Kent Richardson (born April 21, 1987) is an American former football cornerback. He played college football at West Virginia.

==Professional career==

===Philadelphia Soul===
In 2011, Richardson signed to play for the Philadelphia Soul of the Arena Football League. In 2012, he led the league in interceptions with 14, and was named the Defensive Back of the Year, as well as earning First-team All-Arena.

===Cleveland Browns===
After re-signing with the Soul for 2013, he was placed on other league exempt list due to his signing of a futures contract with the Cleveland Browns.

===Jacksonville Sharks===
After his release from the Browns, the Soul traded Richardson to the Jacksonville Sharks for Jeff Hughley.

===Return to Soul===
On February 27, 2014, Richardson was traded back to the Soul for Hughley once again.

===Toronto Argonauts===
On April 15, 2014, Richardson signed with the Toronto Argonauts of the Canadian Football League. He was released in June and re-joined the Soul.

===Orlando Predators===
On November 16, 2015, Richardson was assigned to the Orlando Predators.

===Dalian Dragon Kings===
Richardson was selected by the Dalian Dragon Kings of the China Arena Football League (CAFL) in the thirteenth round of the 2016 CAFL draft. He earned All-Pro North Division All-Star honors in 2016.
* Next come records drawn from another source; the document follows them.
`src/logic/nsf_pkg.sv`:
```
// Constants, types and register map of the navigation subframe framer.
// Assumes a 20 MHz APB clock and software that fills the clock data set.
`default_nettype none
package nsf_pkg;

  // ----------------------------------------
  // Timing
  // ----------------------------------------
  localparam int unsigned CLK_PERIOD_NS = 50;
  localparam int unsigned BIT_TIME_NS = 20_000_000;
  localparam int unsigned BIT_CYCLES = BIT_TIME_NS / CLK_PERIOD_NS;
  localparam int unsigned EPOCH_TIME_MS = 1500;
  localparam int unsigned BIT_TIME_MS = 20;
  localparam int unsigned EPOCH_BITS = EPOCH_TIME_MS / BIT_TIME_MS;
  localparam logic [18:0] TOW_MAX = 19'h626ff;
  localparam logic [19:0] TOW_WEEK = 20'h62700;
  localparam logic [19:0] SUBFRAME_EPOCHS = 20'h00004;
  localparam logic [4:0] WORD_LAST_BIT = 5'h1d;
  localparam logic [3:0] WORDS_PER_SUBFRAME = 4'ha;
  localparam logic [2:0] SUBFRAME_LAST = 3'h5;
  // Arbitrary neutral preamble value
  localparam logic [7:0] PREAMBLE_DEF = 8'ha5;

  // ----------------------------------------
  // Parity masks, data bit 1 in the msb
  // ----------------------------------------
  localparam logic [23:0] PAR_MASK_25 = 24'hec7cd2;
  localparam logic [23:0] PAR_MASK_26 = 24'h763e69;
  localparam logic [23:0] PAR_MASK_27 = 24'hbb1f34;
  localparam logic [23:0] PAR_MASK_28 = 24'h5d8f9a;
  localparam logic [23:0] PAR_MASK_29 = 24'haec7cd;
  localparam logic [23:0] PAR_MASK_30 = 24'h2dea27;

  // ----------------------------------------
  // Register offsets
  // ----------------------------------------
  localparam logic [7:0] OFS_CTRL = 8'h00;
  localparam logic [7:0] OFS_STATUS = 8'h04;
  localparam logic [7:0] OFS_WEEK = 8'h08;
  localparam logic [7:0] OFS_TOW = 8'h0c;
  localparam logic [7:0] OFS_CLK_HEALTH = 8'h10;
  localparam logic [7:0] OFS_GROUP_DELAY = 8'h14;
  localparam logic [7:0] OFS_CLK_REF = 8'h18;
  localparam logic [7:0] OFS_DRIFT = 8'h1c;
  localparam logic [7:0] OFS_BIAS = 8'h20;

  // ----------------------------------------
  // Field positions
  // ----------------------------------------
  localparam int unsigned CTRL_UPLOAD_END_BIT = 5;
  localparam int unsigned CTRL_COMMIT_BIT = 6;
  localparam int unsigned STATUS_ERR_BIT = 2;

  // ----------------------------------------
  // Reset values
  // ----------------------------------------
  localparam logic [9:0] WEEK_RST = 10'h000;
  localparam logic [18:0] TOW_RST = 19'h00000;
  localparam logic [2:0] SUBFRAME_RST = 3'h1;

  // ----------------------------------------
  // Types
  // ----------------------------------------
  typedef enum logic {ST_IDLE, ST_SEND} nsf_tx_state_t;

  typedef struct packed {
    logic antispoof;
    logic sync_lost;
    logic alert;
    logic cfg001;
    logic enable;
  } nsf_ctrl_t;

  typedef struct packed {
    logic [3:0] grade;
    logic [5:0] health;
    logic [9:0] issue;
    logic [7:0] gdelay;
    logic [15:0] tref;
    logic [7:0] drate;
    logic [15:0] drift;
    logic [21:0] bias;
  } nsf_clk_set_t;

endpackage
`default_nettype wire

```
`src/logic/nsf_parity.sv`:
```
// Word parity encoder for one 30-bit navigation word.
// Assumes the caller feeds the last two bits of the previous word.
`timescale 1ns/100ps
`default_nettype none
module nsf_parity (
  input wire logic [23:0] data,
  input wire logic d29_prev,
  input wire logic d30_prev,
  output logic [29:0] word
);

  // ----------------------------------------
  // Parity bits and data inversion
  // ----------------------------------------
  logic [5:0] par;

  always_comb begin
    par[5] = d29_prev ^ (^(data & nsf_pkg::PAR_MASK_25));
    par[4] = d30_prev ^ (^(data & nsf_pkg::PAR_MASK_26));
    par[3] = d29_prev ^ (^(data & nsf_pkg::PAR_MASK_27));
    par[2] = d30_prev ^ (^(data & nsf_pkg::PAR_MASK_28));
    par[1] = d30_prev ^ (^(data & nsf_pkg::PAR_MASK_29));
    par[0] = d29_prev ^ (^(data & nsf_pkg::PAR_MASK_30));
    word = {data ^ {24{d30_prev}}, par};
  end

endmodule
`default_nettype wire

```
`src/logic/nsf_framer.sv`:
```
// Navigation subframe framer: serial 50 bit/s word stream with APB registers.
// Assumes pclk at 20 MHz and software that loads week, count and clock data.
// Operation
// - Config 000: bit 18 set by thruster dump, cleared when upload ends.
// - Config 001: bit 18 is the alert flag from software.
// - Config 000: bit 19 is the synchronisation lost flag.
// - Config 001: bit 19 shows anti-spoof mode active.
// - Handover bits 20-22 carry subframe number one to five.
// - Word three top ten bits carry week number.
// - Week number advances at every end of week.
// - Word three bits 13-16 carry range error grade.
// - Grade value is the worst expected over the validity period.
// - Word three bits 17-22 carry health, msb summarising data health.
// - Low health bits report signal health; absent capability reads healthy.
// - Issue number split: two msbs word three, eight lsbs word eight.
// - New clock issue number must differ from recent ones; the commit only rejects a match with the active issue.
// - Word seven bits 17-24 carry group delay term.
// - Words eight to ten carry reference time, drift rate, drift, bias.
// - Reserved fields still carry valid word parity.
// - Clock data stays fixed through its transmission interval.
// - Ten 30-bit words per subframe, msb first, six parity lsbs.
// - Handover word starts with 17 msbs of next subframe count.
//
// The APB register port and the register addresses were left to the implementer.
`timescale 1ns/100ps
`default_nettype none
module nsf_framer #(
  parameter int unsigned BIT_CYCLES = nsf_pkg::BIT_CYCLES,
  parameter logic [7:0] PREAMBLE = nsf_pkg::PREAMBLE_DEF
) (
  input wire logic pclk,
  input wire logic presetn,
  input wire logic psel,
  input wire logic penable,
  input wire logic pwrite,
  input wire logic [7:0] paddr,
  input wire logic [31:0] pwdata,
  output logic [31:0] prdata,
  output logic pready,
  output logic pslverr,
  input wire logic momentum_dump,
  output logic nav_bit,
  output logic bit_strobe,
  output logic word_start,
  output logic [3:0] word_index,
  output logic [2:0] subframe_id
);

  localparam int unsigned DIV_W = $clog2(BIT_CYCLES + 1);
  localparam logic [DIV_W-1:0] DIV_LAST = DIV_W'(BIT_CYCLES - 1);
  localparam logic [6:0] EPOCH_LAST = 7'(nsf_pkg::EPOCH_BITS - 1);

  // ----------------------------------------
  // Register state
  // ----------------------------------------
  nsf_pkg::nsf_ctrl_t ctrl_r, ctrl_nxt;
  nsf_pkg::nsf_clk_set_t staged_r, staged_nxt, active_r, active_nxt;
  logic dump_r, dump_nxt, pend_r, pend_nxt, err_r, err_nxt;
  logic [9:0] week_r, week_nxt;
  logic [31:0] prdata_r, prdata_nxt;
  logic pready_r, pready_nxt, pslverr_r, pslverr_nxt;
  logic setup, wr, mapped, tow_wr, commit_req, upload_end;
  logic [31:0] rd_mux;

  // ----------------------------------------
  // Transmit state
  // ----------------------------------------
  nsf_pkg::nsf_tx_state_t state_r, state_nxt;
  logic [DIV_W-1:0] div_r, div_nxt;
  logic [4:0] bit_cnt_r, bit_cnt_nxt;
  logic [3:0] word_idx_r, word_idx_nxt;
  logic [2:0] sf_r, sf_nxt;
  logic [6:0] ebit_r, ebit_nxt;
  logic [18:0] tow_r, tow_nxt;
  logic [29:0] tx_word_r, tx_word_nxt;
  logic [23:0] tx_data_r, tx_data_nxt, build;
  logic load_r, load_nxt, strobe_r, strobe_nxt, wstart_r, wstart_nxt;
  logic d29p_r, d29p_nxt, d30p_r, d30p_nxt;
  logic bit_tick, week_inc, frame_swap, flag18, flag19;
  logic [19:0] tow_sum;
  logic [18:0] tow_how;
  logic [29:0] par_word;

  // ----------------------------------------
  // APB slave and registers
  // ----------------------------------------
  always_comb begin
    setup = psel && !penable;
    wr = psel && penable && pready_r && pwrite;
    mapped = 1'b1;
    rd_mux = 32'h0;
    case (paddr)
      nsf_pkg::OFS_CTRL: rd_mux = {27'h0, ctrl_r};
      nsf_pkg::OFS_STATUS: rd_mux = {21'h0, state_r == nsf_pkg::ST_SEND, word_idx_r, sf_r, err_r, pend_r, dump_r};
      nsf_pkg::OFS_WEEK: rd_mux = {22'h0, week_r};
      nsf_pkg::OFS_TOW: rd_mux = {13'h0, tow_r};
      nsf_pkg::OFS_CLK_HEALTH: rd_mux = {12'h0, staged_r.issue, staged_r.health, staged_r.grade};
      nsf_pkg::OFS_GROUP_DELAY: rd_mux = {24'h0, staged_r.gdelay};
      nsf_pkg::OFS_CLK_REF: rd_mux = {16'h0, staged_r.tref};
      nsf_pkg::OFS_DRIFT: rd_mux = {8'h0, staged_r.drift, staged_r.drate};
      nsf_pkg::OFS_BIAS: rd_mux = {10'h0, staged_r.bias};
      default: mapped = 1'b0;
    endcase
    pready_nxt = setup;
    pslverr_nxt = setup && !mapped;
    prdata_nxt = setup ? rd_mux : prdata_r;
    ctrl_nxt = ctrl_r;
    staged_nxt = staged_r;
    active_nxt = active_r;
    week_nxt = week_r;
    pend_nxt = pend_r;
    err_nxt = err_r;
    tow_wr = 1'b0;
    commit_req = 1'b0;
    upload_end = 1'b0;
    if (wr) begin
      case (paddr)
        nsf_pkg::OFS_CTRL: begin
          ctrl_nxt = pwdata[4:0];
          upload_end = pwdata[nsf_pkg::CTRL_UPLOAD_END_BIT];
          commit_req = pwdata[nsf_pkg::CTRL_COMMIT_BIT];
        end
        nsf_pkg::OFS_STATUS: begin
          if (pwdata[nsf_pkg::STATUS_ERR_BIT]) begin
            err_nxt = 1'b0;
          end
        end
        nsf_pkg::OFS_WEEK: week_nxt = pwdata[9:0];
        nsf_pkg::OFS_TOW: tow_wr = (state_r == nsf_pkg::ST_IDLE);
        nsf_pkg::OFS_CLK_HEALTH: begin
          staged_nxt.grade = pwdata[3:0];
          staged_nxt.health = pwdata[9:4];
          staged_nxt.issue = pwdata[19:10];
        end
        nsf_pkg::OFS_GROUP_DELAY: staged_nxt.gdelay = pwdata[7:0];
        nsf_pkg::OFS_CLK_REF: staged_nxt.tref = pwdata[15:0];
        nsf_pkg::OFS_DRIFT: begin
          staged_nxt.drate = pwdata[7:0];
          staged_nxt.drift = pwdata[23:8];
        end
        nsf_pkg::OFS_BIAS: staged_nxt.bias = pwdata[21:0];
        default: ;
      endcase
    end
    if (week_inc) begin
      week_nxt = week_nxt + 10'h001;
    end
    if (frame_swap && pend_r) begin
      active_nxt = staged_r;
      pend_nxt = 1'b0;
    end
    if (commit_req) begin
      if (staged_r.issue == active_r.issue) begin
        err_nxt = 1'b1;
      end else begin
        pend_nxt = 1'b1;
      end
    end
    dump_nxt = momentum_dump ? 1'b1 : (upload_end ? 1'b0 : dump_r);
  end

  always_ff @(posedge pclk or negedge presetn) begin
    if (!presetn) begin
      ctrl_r <= '0;
      staged_r <= '0;
      active_r <= '0;
      week_r <= nsf_pkg::WEEK_RST;
      dump_r <= 1'b0;
      pend_r <= 1'b0;
      err_r <= 1'b0;
      prdata_r <= 32'h0;
      pready_r <= 1'b0;
      pslverr_r <= 1'b0;
    end else begin
      ctrl_r <= ctrl_nxt;
      staged_r <= staged_nxt;
      active_r <= active_nxt;
      week_r <= week_nxt;
      dump_r <= dump_nxt;
      pend_r <= pend_nxt;
      err_r <= err_nxt;
      prdata_r <= prdata_nxt;
      pready_r <= pready_nxt;
      pslverr_r <= pslverr_nxt;
    end
  end

  // ----------------------------------------
  // Word builder
  // ----------------------------------------
  always_comb begin
    tow_sum = {1'b0, tow_r} + nsf_pkg::SUBFRAME_EPOCHS;
    if (tow_sum >= nsf_pkg::TOW_WEEK) begin
      tow_sum = tow_sum - nsf_pkg::TOW_WEEK;
    end
    tow_how = tow_sum[18:0];
    flag18 = ctrl_r.cfg001 ? ctrl_r.alert : dump_r;
    flag19 = ctrl_r.cfg001 ? ctrl_r.antispoof : ctrl_r.sync_lost;
    build = 24'h0;
    case (word_idx_r)
      4'h1: build = {PREAMBLE, 16'h0};
      4'h2: build = {tow_how[18:2], flag18, flag19, sf_r, 2'b00};
      4'h3: build = {week_r, 2'b00, active_r.grade, active_r.health, active_r.issue[9:8]};
      4'h7: build = {16'h0, active_r.gdelay};
      4'h8: build = {active_r.issue[7:0], active_r.tref};
      4'h9: build = {active_r.drate, active_r.drift};
      4'ha: build = {active_r.bias, 2'b00};
      default: build = 24'h0;
    endcase
    if (sf_r != 3'h1 && word_idx_r > 4'h2) begin
      build = 24'h0;
    end
  end

  nsf_parity u_parity (
    .data(build),
    .d29_prev(d29p_r),
    .d30_prev(d30p_r),
    .word(par_word)
  );

  // ----------------------------------------
  // Bit timing and sequencing
  // ----------------------------------------
  always_comb begin
    state_nxt = state_r;
    div_nxt = div_r;
    bit_cnt_nxt = bit_cnt_r;
    word_idx_nxt = word_idx_r;
    sf_nxt = sf_r;
    ebit_nxt = ebit_r;
    tow_nxt = tow_r;
    tx_word_nxt = tx_word_r;
    tx_data_nxt = tx_data_r;
    d29p_nxt = d29p_r;
    d30p_nxt = d30p_r;
    load_nxt = 1'b0;
    week_inc = 1'b0;
    frame_swap = 1'b0;
    bit_tick = (state_r == nsf_pkg::ST_SEND) && (div_r == DIV_LAST);
    case (state_r)
      nsf_pkg::ST_IDLE: begin
        div_nxt = '0;
        if (tow_wr) begin
          tow_nxt = pwdata[18:0];
        end
        if (ctrl_r.enable) begin
          state_nxt = nsf_pkg::ST_SEND;
          load_nxt = 1'b1;
          word_idx_nxt = 4'h1;
          bit_cnt_nxt = 5'h0;
          ebit_nxt = 7'h0;
          frame_swap = (sf_r == 3'h1);
        end
      end
      nsf_pkg::ST_SEND: begin
        div_nxt = bit_tick ? '0 : div_r + DIV_W'(1);
        if (!ctrl_r.enable) begin
          state_nxt = nsf_pkg::ST_IDLE;
        end else if (bit_tick) begin
          if (ebit_r == EPOCH_LAST) begin
            ebit_nxt = 7'h0;
            week_inc = (tow_r == nsf_pkg::TOW_MAX);
            tow_nxt = week_inc ? 19'h0 : tow_r + 19'h00001;
          end else begin
            ebit_nxt = ebit_r + 7'h01;
          end
          if (bit_cnt_r == nsf_pkg::WORD_LAST_BIT) begin
            bit_cnt_nxt = 5'h0;
            load_nxt = 1'b1;
            if (word_idx_r == nsf_pkg::WORDS_PER_SUBFRAME) begin
              word_idx_nxt = 4'h1;
              sf_nxt = (week_inc || sf_r == nsf_pkg::SUBFRAME_LAST) ? 3'h1 : sf_r + 3'h1;
              frame_swap = (sf_nxt == 3'h1);
            end else begin
              word_idx_nxt = word_idx_r + 4'h1;
            end
          end else begin
            bit_cnt_nxt = bit_cnt_r + 5'h01;
            tx_word_nxt = {tx_word_r[28:0], 1'b0};
          end
        end
      end
      default: state_nxt = nsf_pkg::ST_IDLE;
    endcase
    if (load_r) begin
      tx_word_nxt = par_word;
      tx_data_nxt = build;
      d29p_nxt = par_word[1];
      d30p_nxt = par_word[0];
    end
    wstart_nxt = load_r;
    strobe_nxt = load_r || (bit_tick && bit_cnt_r != nsf_pkg::WORD_LAST_BIT);
  end

  always_ff @(posedge pclk or negedge presetn) begin
    if (!presetn) begin
      state_r <= nsf_pkg::ST_IDLE;
      div_r <= '0;
      bit_cnt_r <= 5'h0;
      word_idx_r <= 4'h1;
      sf_r <= nsf_pkg::SUBFRAME_RST;
      ebit_r <= 7'h0;
      tow_r <= nsf_pkg::TOW_RST;
      tx_word_r <= 30'h0;
      tx_data_r <= 24'h0;
      d29p_r <= 1'b0;
      d30p_r <= 1'b0;
      load_r <= 1'b0;
      strobe_r <= 1'b0;
      wstart_r <= 1'b0;
    end else begin
      state_r <= state_nxt;
      div_r <= div_nxt;
      bit_cnt_r <= bit_cnt_nxt;
      word_idx_r <= word_idx_nxt;
      sf_r <= sf_nxt;
      ebit_r <= ebit_nxt;
      tow_r <= tow_nxt;
      tx_word_r <= tx_word_nxt;
      tx_data_r <= tx_data_nxt;
      d29p_r <= d29p_nxt;
      d30p_r <= d30p_nxt;
      load_r <= load_nxt;
      strobe_r <= strobe_nxt;
      wstart_r <= wstart_nxt;
    end
  end

  always_comb begin
    prdata = prdata_r;
    pready = pready_r;
    pslverr = pslverr_r;
    nav_bit = tx_word_r[29];
    bit_strobe = strobe_r;
    word_start = wstart_r;
    word_index = word_idx_r;
    subframe_id = sf_r;
  end
endmodule
`default_nettype wire

```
===Cleveland Gladiators===
On January 31, 2017, Richardson was assigned to the Cleveland Gladiators.

===Third stint with the Soul===
On June 15, 2017, Richardson was assigned to the Soul. On August 26, 2017, the Soul beat the Tampa Bay Storm in ArenaBowl XXX by a score of 44–40.

===Baltimore Brigade===
On April 3, 2018, Richardson was assigned to the Baltimore Brigade. On April 6, 2018, he was placed on recallable reassignment.

===Washington Valor===
On April 11, 2018, he was assigned to the Washington Valor. On April 16, 2018, he was placed on reassignment.